What you are asked to do:
Go through the data and tally the lines that hold the string "floorplan". Reply with the total alone.

Extracted data:
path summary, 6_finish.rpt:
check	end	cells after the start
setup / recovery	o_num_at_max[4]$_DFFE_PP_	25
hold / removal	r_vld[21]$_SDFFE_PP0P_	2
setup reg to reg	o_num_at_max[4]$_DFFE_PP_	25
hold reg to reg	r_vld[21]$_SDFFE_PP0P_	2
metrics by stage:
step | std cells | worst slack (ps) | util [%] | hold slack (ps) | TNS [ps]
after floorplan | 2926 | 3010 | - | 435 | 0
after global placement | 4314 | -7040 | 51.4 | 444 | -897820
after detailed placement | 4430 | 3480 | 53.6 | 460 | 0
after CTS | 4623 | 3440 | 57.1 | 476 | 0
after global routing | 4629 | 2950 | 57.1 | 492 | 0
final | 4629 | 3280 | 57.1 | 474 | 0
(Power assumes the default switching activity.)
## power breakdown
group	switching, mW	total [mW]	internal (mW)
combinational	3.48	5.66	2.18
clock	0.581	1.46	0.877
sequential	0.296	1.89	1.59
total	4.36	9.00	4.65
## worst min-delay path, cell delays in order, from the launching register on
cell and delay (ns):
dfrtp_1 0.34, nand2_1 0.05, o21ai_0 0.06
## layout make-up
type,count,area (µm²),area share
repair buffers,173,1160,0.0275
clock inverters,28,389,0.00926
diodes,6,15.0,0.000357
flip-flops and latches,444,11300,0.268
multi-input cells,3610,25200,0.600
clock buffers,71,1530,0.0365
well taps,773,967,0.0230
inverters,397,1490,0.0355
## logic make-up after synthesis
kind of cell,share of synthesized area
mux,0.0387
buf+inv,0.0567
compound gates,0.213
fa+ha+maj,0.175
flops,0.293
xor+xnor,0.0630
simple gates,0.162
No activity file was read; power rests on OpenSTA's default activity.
==> config.mk <==
export PLATFORM = sky130hd
export DESIGN_NAME = nmea_sentence_field_parser
export DESIGN_NICKNAME = d
export VERILOG_FILES = /design/src/hdl/nmeasfp_pkg.sv /design/src/hdl/nmea_sentence_field_parser.sv /design/src/hdl/nmeasfp_csr.sv /design/src/hdl/nmeasfp_parse.sv
export SDC_FILE = /design/constraint.sdc
export NUM_CORES = 1
export LEC_CHECK = 0
export ABC_AREA = 1
export CAP_MARGIN = 20
export CORE_UTILIZATION = 40
export DETAILED_ROUTE_END_ITERATION = 16
export DONT_BUFFER_PORTS = 1
export GPL_TIMING_DRIVEN = 0
export HOLD_SLACK_MARGIN = 0.02
export PLACE_DENSITY = 0.64
export SLEW_MARGIN = 20
export SYNTH_ARGS = -nofsm -noshare
export SYNTH_HDL_FRONTEND = slang
export SYNTH_SLANG_ARGS = --single-unit
==> constraint.sdc <==
create_clock -name clock -period 7.1 [get_ports clock]
set_clock_uncertainty 0.15 [all_clocks]
set_input_delay 0 -clock clock [delete_from_list [all_inputs] [get_ports clock]]
set_output_delay 0 -clock clock [all_outputs]
set_load 0.05 [all_outputs]
==> src/hdl/nmeasfp_pkg.sv <==
`timescale 1ns / 1ps
// ----------------------------------------------------------------------------
// nmeasfp_pkg
// Shared types, codes and helpers of the NMEA sentence field parser.
// ----------------------------------------------------------------------------
package nmeasfp_pkg;

   // default number of captured characters per field
   localparam int FIELD_CHARS_DEFAULT = 10;

   // character codes
   localparam logic [7:0] CHAR_DOLLAR = 8'h24;
   localparam logic [7:0] CHAR_STAR   = 8'h2A;
   localparam logic [7:0] CHAR_COMMA  = 8'h2C;
   localparam logic [7:0] CHAR_LF     = 8'h0A;
   localparam logic [7:0] CHAR_DOT    = 8'h2E;
   localparam logic [7:0] CHAR_ZERO   = 8'h30;
   localparam logic [7:0] CHAR_NINE   = 8'h39;
   localparam logic [7:0] CHAR_UPPER_A = 8'h41;
   localparam logic [7:0] CHAR_UPPER_F = 8'h46;
   localparam logic [7:0] HEX_LETTER_OFFSET = 8'h37;
   localparam logic [4:0] DOT_VALUE   = 5'h10;

   // header length after the dollar
   localparam logic [2:0] HEADER_LEN = 3'd5;

   // saturation limit of the field and index counters
   localparam logic [3:0] COUNT_MAX = 4'd15;

   // reset values of the control registers
   localparam logic [7:0]  TYPE1_SIG_RESET  = 8'h56;
   localparam logic [7:0]  TYPE2_SIG_RESET  = 8'h52;
   localparam logic [15:0] TYPE1_MASK_RESET = 16'd766;
   localparam logic [15:0] TYPE2_MASK_RESET = 16'd130;

   // control register indexes
   typedef enum logic [1:0] {
      CSR_TYPE1_SIG  = 2'd0,
      CSR_TYPE2_SIG  = 2'd1,
      CSR_TYPE1_MASK = 2'd2,
      CSR_TYPE2_MASK = 2'd3
   } csr_index_type;

   // sentence kinds
   localparam logic [1:0] KIND_UNKNOWN = 2'd0;
   localparam logic [1:0] KIND_TYPE1   = 2'd1;
   localparam logic [1:0] KIND_TYPE2   = 2'd2;

   // parser phases, one-hot
   typedef enum logic [4:0] {
      PH_IDLE   = 5'b00001,
      PH_HEADER = 5'b00010,
      PH_BODY   = 5'b00100,
      PH_CK1    = 5'b01000,
      PH_CK2    = 5'b10000
   } phase_type;

   // control register set
   typedef struct packed {
      logic [7:0]  type1_signature;
      logic [7:0]  type2_signature;
      logic [15:0] type1_field_mask;
      logic [15:0] type2_field_mask;
   } cfg_type;

   // one result beat
   typedef struct packed {
      logic [1:0] sentence_kind;
      logic [3:0] field_number;
      logic [3:0] char_position;
      logic [4:0] digit_value;
      logic [7:0] field_char;
      logic       capture;
      logic       sentence_done;
      logic       checksum_ok;
   } rsp_type;

   // hex digit value of a byte, dot gives sixteen, anything else zero
   function automatic logic [4:0] digit_of(input logic [7:0] b);
      logic [7:0] diff;
      diff = 8'h00;
      if (b == CHAR_DOT) begin
         return DOT_VALUE;
      end
      if (b >= CHAR_ZERO && b <= CHAR_NINE) begin
         diff = b - CHAR_ZERO;
         return diff[4:0];
      end
      if (b >= CHAR_UPPER_A && b <= CHAR_UPPER_F) begin
         diff = b - HEX_LETTER_OFFSET;
         return diff[4:0];
      end
      return 5'd0;
   endfunction

endpackage

==> src/hdl/nmea_sentence_field_parser.sv <==
`timescale 1ns / 1ps
// ----------------------------------------------------------------------------
// nmea_sentence_field_parser
// Byte-stream NMEA sentence parser giving per-byte field position and flags.
// ----------------------------------------------------------------------------
// Usage
//   req_*  : one received byte per beat, req_tdata[7:0] = in_byte.
//   rsp_*  : one result beat per input byte, in order. tuser carries the
//            sentence kind, tlast marks the second checksum character.
//   csr_*  : control register writes (index 0..3), always ready; write only
//            while no byte is in flight.
// Path: a byte accepted into the input register has its result registered
//   in the result register once that stage is free, raising rsp_tvalid.
// Throughput: one byte per cycle while the result side is not stalled; the
//   state update between the input and result registers allows it.
// Stalls: with rsp_tready low the result holds; one more byte is taken
//   into the input register, then req_tready drops until the result goes.
// Reset: both stages empty, parser idle awaiting a dollar, control
//   registers back to their default signatures and masks.
// ----------------------------------------------------------------------------
module nmea_sentence_field_parser #(
   parameter int FIELD_CHARS = nmeasfp_pkg::FIELD_CHARS_DEFAULT
) (
   input  logic        clock,
   input  logic        reset,
   // request channel
   input  logic        req_tvalid,
   output logic        req_tready,
   input  logic [7:0]  req_tdata,   // [7:0] in_byte
   // result channel
   output logic        rsp_tvalid,
   input  logic        rsp_tready,
   output logic [23:0] rsp_tdata,   // [3:0] field_number, [7:4] char_position,
                                    // [12:8] digit_value, [20:13] field_char,
                                    // [21] capture, [22] checksum_ok, [23] zero
   output logic [1:0]  rsp_tuser,   // [1:0] sentence_kind
   output logic        rsp_tlast,   // sentence_done
   // control register write
   input  logic        csr_valid,
   output logic        csr_ready,
   input  logic [1:0]  csr_index,
   input  logic [15:0] csr_data
);

   nmeasfp_pkg::cfg_type cfg;
   nmeasfp_pkg::rsp_type result;

   logic       in_valid_ff, in_valid_in;
   logic [7:0] in_byte_ff;
   logic       out_valid_ff, out_valid_in;
   nmeasfp_pkg::rsp_type out_ff;
   logic       advance;
   logic       req_beat;

   nmeasfp_csr u_csr (
      .clock     (clock),
      .reset     (reset),
      .csr_valid (csr_valid),
      .csr_ready (csr_ready),
      .csr_index (csr_index),
      .csr_data  (csr_data),
      .cfg       (cfg)
   );

   nmeasfp_parse #(
      .FIELD_CHARS (FIELD_CHARS)
   ) u_parse (
      .clock   (clock),
      .reset   (reset),
      .step    (advance),
      .in_byte (in_byte_ff),
      .cfg     (cfg),
      .result  (result)
   );

   // pipeline handshake
   assign advance    = in_valid_ff && (!out_valid_ff || rsp_tready);
   assign req_tready = !in_valid_ff || advance;
   assign req_beat   = req_tvalid && req_tready;

   always_comb begin
      in_valid_in = in_valid_ff;
      if (req_beat) begin
         in_valid_in = 1'b1;
      end else if (advance) begin
         in_valid_in = 1'b0;
      end
      out_valid_in = out_valid_ff;
      if (advance) begin
         out_valid_in = 1'b1;
      end else if (rsp_tready) begin
         out_valid_in = 1'b0;
      end
   end

   // stage valids
   always_ff @(posedge clock) begin
      if (reset) begin
         in_valid_ff  <= 1'b0;
         out_valid_ff <= 1'b0;
      end else begin
         in_valid_ff  <= in_valid_in;
         out_valid_ff <= out_valid_in;
      end
   end

   // payload registers
   always_ff @(posedge clock) begin
      if (req_beat) begin
         in_byte_ff <= req_tdata;
      end
      if (advance) begin
         out_ff <= result;
      end
   end

   // result beat packing
   assign rsp_tvalid = out_valid_ff;
   assign rsp_tdata  = {1'b0, out_ff.checksum_ok, out_ff.capture, out_ff.field_char,
                        out_ff.digit_value, out_ff.char_position, out_ff.field_number};
   assign rsp_tuser  = out_ff.sentence_kind;
   assign rsp_tlast  = out_ff.sentence_done;

endmodule

==> src/hdl/nmeasfp_csr.sv <==
`timescale 1ns / 1ps
// ----------------------------------------------------------------------------
// nmeasfp_csr
// Control registers: sentence signatures and per-type field masks.
// ----------------------------------------------------------------------------
module nmeasfp_csr (
   input  logic                 clock,
   input  logic                 reset,
   input  logic                 csr_valid,
   output logic                 csr_ready,
   input  logic [1:0]           csr_index,
   input  logic [15:0]          csr_data,
   output nmeasfp_pkg::cfg_type cfg
);

   nmeasfp_pkg::cfg_type cfg_ff;
   nmeasfp_pkg::cfg_type cfg_in;

   // writes are always taken
   assign csr_ready = 1'b1;

   // register write decode
   always_comb begin
      cfg_in = cfg_ff;
      if (csr_valid) begin
         case (csr_index)
            nmeasfp_pkg::CSR_TYPE1_SIG:  cfg_in.type1_signature  = csr_data[7:0];
            nmeasfp_pkg::CSR_TYPE2_SIG:  cfg_in.type2_signature  = csr_data[7:0];
            nmeasfp_pkg::CSR_TYPE1_MASK: cfg_in.type1_field_mask = csr_data;
            nmeasfp_pkg::CSR_TYPE2_MASK: cfg_in.type2_field_mask = csr_data;
            default:                     cfg_in = cfg_ff;
         endcase
      end
   end

   always_ff @(posedge clock) begin
      if (reset) begin
         cfg_ff.type1_signature  <= nmeasfp_pkg::TYPE1_SIG_RESET;
         cfg_ff.type2_signature  <= nmeasfp_pkg::TYPE2_SIG_RESET;
         cfg_ff.type1_field_mask <= nmeasfp_pkg::TYPE1_MASK_RESET;
         cfg_ff.type2_field_mask <= nmeasfp_pkg::TYPE2_MASK_RESET;
      end else begin
         cfg_ff <= cfg_in;
      end
   end

   assign cfg = cfg_ff;

endmodule

==> src/hdl/nmeasfp_parse.sv <==
`timescale 1ns / 1ps
// ----------------------------------------------------------------------------
// nmeasfp_parse
// Sentence state tracker: header classification, body counters, checksum.
// ----------------------------------------------------------------------------
module nmeasfp_parse #(
   parameter int FIELD_CHARS = nmeasfp_pkg::FIELD_CHARS_DEFAULT
) (
   input  logic                 clock,
   input  logic                 reset,
   input  logic                 step,
   input  logic [7:0]           in_byte,
   input  nmeasfp_pkg::cfg_type cfg,
   output nmeasfp_pkg::rsp_type result
);

   nmeasfp_pkg::phase_type phase_ff, phase_in;
   logic [2:0] header_count_ff, header_count_in;
   logic [7:0] header_xor_ff, header_xor_in;
   logic [1:0] kind_ff, kind_in;
   logic [7:0] running_xor_ff, running_xor_in;
   logic [3:0] comma_count_ff, comma_count_in;
   logic [3:0] index_ff, index_in;
   logic       hi_match_ff, hi_match_in;

   logic [4:0]  dv;
   logic [15:0] mask;
   logic        cap;
   logic        done;
   logic        ok;

   // next state and flags for the byte in hand
   always_comb begin
      phase_in        = phase_ff;
      header_count_in = header_count_ff;
      header_xor_in   = header_xor_ff;
      kind_in         = kind_ff;
      running_xor_in  = running_xor_ff;
      comma_count_in  = comma_count_ff;
      index_in        = index_ff;
      hi_match_in     = hi_match_ff;
      dv   = nmeasfp_pkg::digit_of(in_byte);
      mask = (kind_ff == nmeasfp_pkg::KIND_TYPE1) ? cfg.type1_field_mask
                                                  : cfg.type2_field_mask;
      cap  = 1'b0;
      done = 1'b0;
      ok   = 1'b0;

      if (in_byte == nmeasfp_pkg::CHAR_DOLLAR || in_byte == nmeasfp_pkg::CHAR_LF) begin
         // sentence start or abort clears everything
         header_count_in = 3'd0;
         header_xor_in   = 8'h00;
         kind_in         = nmeasfp_pkg::KIND_UNKNOWN;
         running_xor_in  = 8'h00;
         comma_count_in  = 4'd0;
         index_in        = 4'd0;
         hi_match_in     = 1'b0;
         phase_in = (in_byte == nmeasfp_pkg::CHAR_DOLLAR) ? nmeasfp_pkg::PH_HEADER
                                                          : nmeasfp_pkg::PH_IDLE;
      end else begin
         case (phase_ff)
            nmeasfp_pkg::PH_HEADER: begin
               header_xor_in   = header_xor_ff ^ in_byte;
               header_count_in = header_count_ff + 3'd1;
               if (header_count_in >= nmeasfp_pkg::HEADER_LEN) begin
                  kind_in = nmeasfp_pkg::KIND_UNKNOWN;
                  if (header_xor_in == cfg.type1_signature) begin
                     kind_in = nmeasfp_pkg::KIND_TYPE1;
                  end
                  if (header_xor_in == cfg.type2_signature) begin
                     kind_in = nmeasfp_pkg::KIND_TYPE2;
                  end
                  running_xor_in = header_xor_in;
                  phase_in = (kind_in != nmeasfp_pkg::KIND_UNKNOWN) ? nmeasfp_pkg::PH_BODY
                                                                    : nmeasfp_pkg::PH_IDLE;
               end
            end
            nmeasfp_pkg::PH_BODY: begin
               if (in_byte == nmeasfp_pkg::CHAR_STAR) begin
                  phase_in = nmeasfp_pkg::PH_CK1;
               end else begin
                  running_xor_in = running_xor_ff ^ in_byte;
                  if (in_byte == nmeasfp_pkg::CHAR_COMMA) begin
                     if (comma_count_ff < nmeasfp_pkg::COUNT_MAX) begin
                        comma_count_in = comma_count_ff + 4'd1;
                     end
                     index_in = 4'd0;
                  end else if (index_ff < nmeasfp_pkg::COUNT_MAX) begin
                     index_in = index_ff + 4'd1;
                  end
                  cap = (index_in != 4'd0) && (index_in <= 4'(FIELD_CHARS)) &&
                        mask[comma_count_in];
               end
            end
            nmeasfp_pkg::PH_CK1: begin
               hi_match_in = (dv == {1'b0, running_xor_ff[7:4]});
               phase_in    = nmeasfp_pkg::PH_CK2;
            end
            nmeasfp_pkg::PH_CK2: begin
               done     = 1'b1;
               ok       = hi_match_ff && (dv == {1'b0, running_xor_ff[3:0]});
               phase_in = nmeasfp_pkg::PH_IDLE;
            end
            default: begin
               phase_in = nmeasfp_pkg::PH_IDLE;
            end
         endcase
      end
   end

   // state registers, advanced once per byte
   always_ff @(posedge clock) begin
      if (reset) begin
         phase_ff        <= nmeasfp_pkg::PH_IDLE;
         header_count_ff <= 3'd0;
         header_xor_ff   <= 8'h00;
         kind_ff         <= nmeasfp_pkg::KIND_UNKNOWN;
         running_xor_ff  <= 8'h00;
         comma_count_ff  <= 4'd0;
         index_ff        <= 4'd0;
         hi_match_ff     <= 1'b0;
      end else if (step) begin
         phase_ff        <= phase_in;
         header_count_ff <= header_count_in;
         header_xor_ff   <= header_xor_in;
         kind_ff         <= kind_in;
         running_xor_ff  <= running_xor_in;
         comma_count_ff  <= comma_count_in;
         index_ff        <= index_in;
         hi_match_ff     <= hi_match_in;
      end
   end

   // result beat reflects the state after this byte
   always_comb begin
      result.sentence_kind = kind_in;
      result.field_number  = comma_count_in;
      result.char_position = index_in;
      result.digit_value   = dv;
      result.field_char    = in_byte;
      result.capture       = cap;
      result.sentence_done = done;
      result.checksum_ok   = ok;
   end

endmodule

==> qor.csv <==
stage;metric;value;unit
clock_tree;CTS resizes;0;
clock_tree;CTS sink count;119;
power_and_ir_drop;switching pwr;472.5;uW
clock_tree;CTS HTree Levels;4;
worst_setup_path;CP peak stage delay;550;ps
die;Die Area;15800;um^2
yosys;syn_nets;872;
placement;Final HPWL DP;11220;um
die;io pins;61;
power_and_ir_drop;Peak VDD IR;0.0001458;V
worst_hold_path;Hold Crit Class;in2reg;
global_route;initial antenna violation count;0;
clock_tree;CTS Buf Count;17;
die;Die X;125.7;um
power_and_ir_drop;Net Sw Frac;26.77;%
worst_setup_path;Slowest-stage cell, CP;edfxtp_1;
sta;Worst-Margin Slew;836.2;ps
drt;number of antenna-violating nets in the routed design;0;
power_and_ir_drop;Cell Int Power;1292;uW
yosys;sequential area share after synthesis;44.47;%
clock_tree;hold-fix buffers at CTS;41;
drt;TritonRoute pass-1 iters;5;
yosys;Mapped Cells;833;
sta;Final setup viols;0;
drt;drt total wl;16000;um
drt;initial DRC count;406;
sta;Fin Setup TNS;0;ps
sta;worst hold slack;50.20;ps
placement;GPL Wtd Cong;0.9255;
clock_tree;Clock Path Buffers;2;
yosys;Yosys reg bits;119;
power_and_ir_drop;Power Dens Cells;240.1;nW/um^2
outcome;outcome;finished clean;
worst_setup_path;Worst setup EP type;flop;
clock_tree;worst skew pair latency;430;ps
yosys;Mapped Area;6122;um^2
final_layout;layout cell share with drive strength beyond 1;8.269;%
clock_tree;CTS root buf;clkbuf_16;
drt;vias;5501;
sta;RSZ-0062 raised after global routing;false;
yosys;Ys Warns;0;
drt;post-DR wirelength/cell;14.67;um
worst_setup_path;Worst Setup Start Kind;flop;
placement;# port buffers;0;
drt;DR DRC count;0;
die;Starting Density;41.49;%
sta;Slew Viols, Final;0;
sta;worst rel slew slack;43.82;%
sta;post-route minimum period;2824;ps
die;total core area;14750;um^2
die;Die H;125.7;um
power_and_ir_drop;Clock Power Share;45.9;%
final_layout;nets;933;
clock_tree;TritonCTS clock tree;yes;
yosys;syn avg cell area;7.349;um^2
sta;fmax;354.1;MHz
sta;final hold vios;0;
die;# rows;44;
final_layout;P&R area growth vs syn;20.07;%
flow_run;MaxCap Viol Count;0;
worst_setup_path;critical path required time;7130;ps
worst_setup_path;cell mode on critical path;nand3_1;
clock_tree;Post-CTS Setup Bufs;0;
global_route;largest net degree at the start of global routing;19;
power_and_ir_drop;Reg power frac;44.0;%
power_and_ir_drop;Leak Pwr;0.003282;uW
worst_setup_path;CP Class;reg2reg;
sta;crit share post-route;39.77;%
worst_setup_path;Crit path arrival time;2850;ps
global_route;global-route wire length before repair;26500;um
global_route;vias in the first global route;5223;
yosys;Cell variety after synth;39;
clock_tree;clock slew at reported path FFs;50;ps
global_route;total track usage;21.58;%
global_route;GR Overflow Total;0;
power_and_ir_drop;Combinational Power Share;10.1;%
drt;vias per cell;5.042;
worst_setup_path;worst-path cell chain;inv_1 > ha_1 > inv_1 > nor2_1 > nand3_1 > nand2_2 > nand2_2 > nand2_1 > nand3_1 > nand3_1 > nand3_1 > nand2_1 > nor2_1;
worst_setup_path;crit-path max FO;9;
final_layout;ANT cells;0;
-- cells in the mapped netlist (all sizes together) --
master	count	area [um^2]
nor3	5	25.02
edfxtp	34	1021
o21ai	82	414.1
inv	99	374.1
clkinv	2	7.510
nor4	1	12.51
buf	12	81.32
nand3b	14	105.1
nand3	64	320.3
xor2	22	192.7
dfxtp	85	1702
nand4	7	50.05
or3	1	6.260
a21oi	52	271.5
a31oi	1	21.27
o22ai	8	50.05
xnor2	2	17.52
clkbuf	18	67.56
or2	1	6.260
o211ai	5	37.54
conb	2	7.510
o31ai	1	7.510
nor2	102	430.4
nand2	204	785.8
a211oi	1	7.510
ha	8	100.1
-- logic make-up after synthesis --
| group | count (synthesis) | share of synthesized area (%) |
|---|---|---|
| simple gates | 399 | 28.45 |
| compound gates | 150 | 13.22 |
| buf+inv | 131 | 8.665 |
| flops | 119 | 44.47 |
| xor+xnor | 24 | 3.433 |
| fa+ha+maj | 8 | 1.635 |
| other cells | 2 | 0.1227 |
-- through the flow --
stage                     utilization, %  std cells  power, uW  worst slack, ps  area [um^2]
after CTS                          49.82       1091       1777             4285         7351
after global routing               49.82       1091       1835             4072         7351
after global placement             43.05       1017      941.2             3791         6352
after floorplan                        -        833      902.3             4602         6122
after detailed placement           43.25       1018      945.4             4311         6381
final                              49.82       1091       1765             4276         7351
-- cell usage in the layout, fill, tap and decap left out, types with 3 or more instances in the layout --
cell type	instances
clkinv_2	3
nand4_1	6
nor2_2	4
dlygate4sd3_1	41
o21ai_0	76
inv_4	6
nor3_1	5
buf_6	3
inv_1	87
o21ai_1	5
nor2_4	5
xor2_1	22
clkbuf_1	19
o22ai_1	8
edfxtp_1	34
nand2_2	5
clkbuf_16	19
buf_2	5
inv_2	11
a21oi_1	51
nor2_1	93
dfxtp_1	85
o211ai_1	5
nand3_1	64
nand2_1	198
ha_1	8
nand3b_1	14
-- layout make-up --
| type | count | area [um^2] |
|---|---|---|
| clock inverters | 10 | 62.56 |
| well taps | 184 | 230.2 |
| plain buffers | 30 | 150.1 |
| fillers | 1448 | 7403 |
| repair buffers | 42 | 437.9 |
| inverters | 101 | 381.6 |
| flip-flops and latches | 119 | 2723 |
| multi-input cells | 583 | 2869 |
| clock buffers | 22 | 496.7 |
-- metal layers --
metal	GRT usage, %	share of wire (%)	vias up
li1	-	-	2840
met1	28.86	46	2463
met2	33.95	45	167
met3	5.268	6.1	31
met4	7.532	2.1	0
met5	0	0	-
-- state kept, by name (all words and copies together), names as in the netlist --
signal	cells
in_valid_ff	1
u_csr.cfg	48
u_parse.header_count_ff	3
u_parse.comma_count_ff	4
rsp_tlast	1
u_parse.header_xor_ff	8
in_byte_ff	8
u_parse.index_ff	4
rsp_tuser	2
u_parse.phase_ff	5
u_parse.running_xor_ff	8
u_parse.kind_ff	2
u_parse.hi_match_ff	1
rsp_tdata	23
rsp_tvalid	1
-- critical path, delay by kind of cell (launching register included) --
kind | cells | cell delay [ps]
adder cells (fa/ha/maj) | 1 | 260
buffers and inverters | 2 | 310
AND/OR/NAND/NOR | 10 | 1310
flip-flops | 1 | 550
-- power groups by stage --
stage | logic (uW) | registers, uW | clock network [uW]
floorplan | 119 | 784 | 0
global placement | 151 | 791 | 0
detailed placement | 155 | 791 | 0
CTS | 176 | 777 | 824
global route | 202 | 780 | 854
finish | 178 | 777 | 810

Reply:
3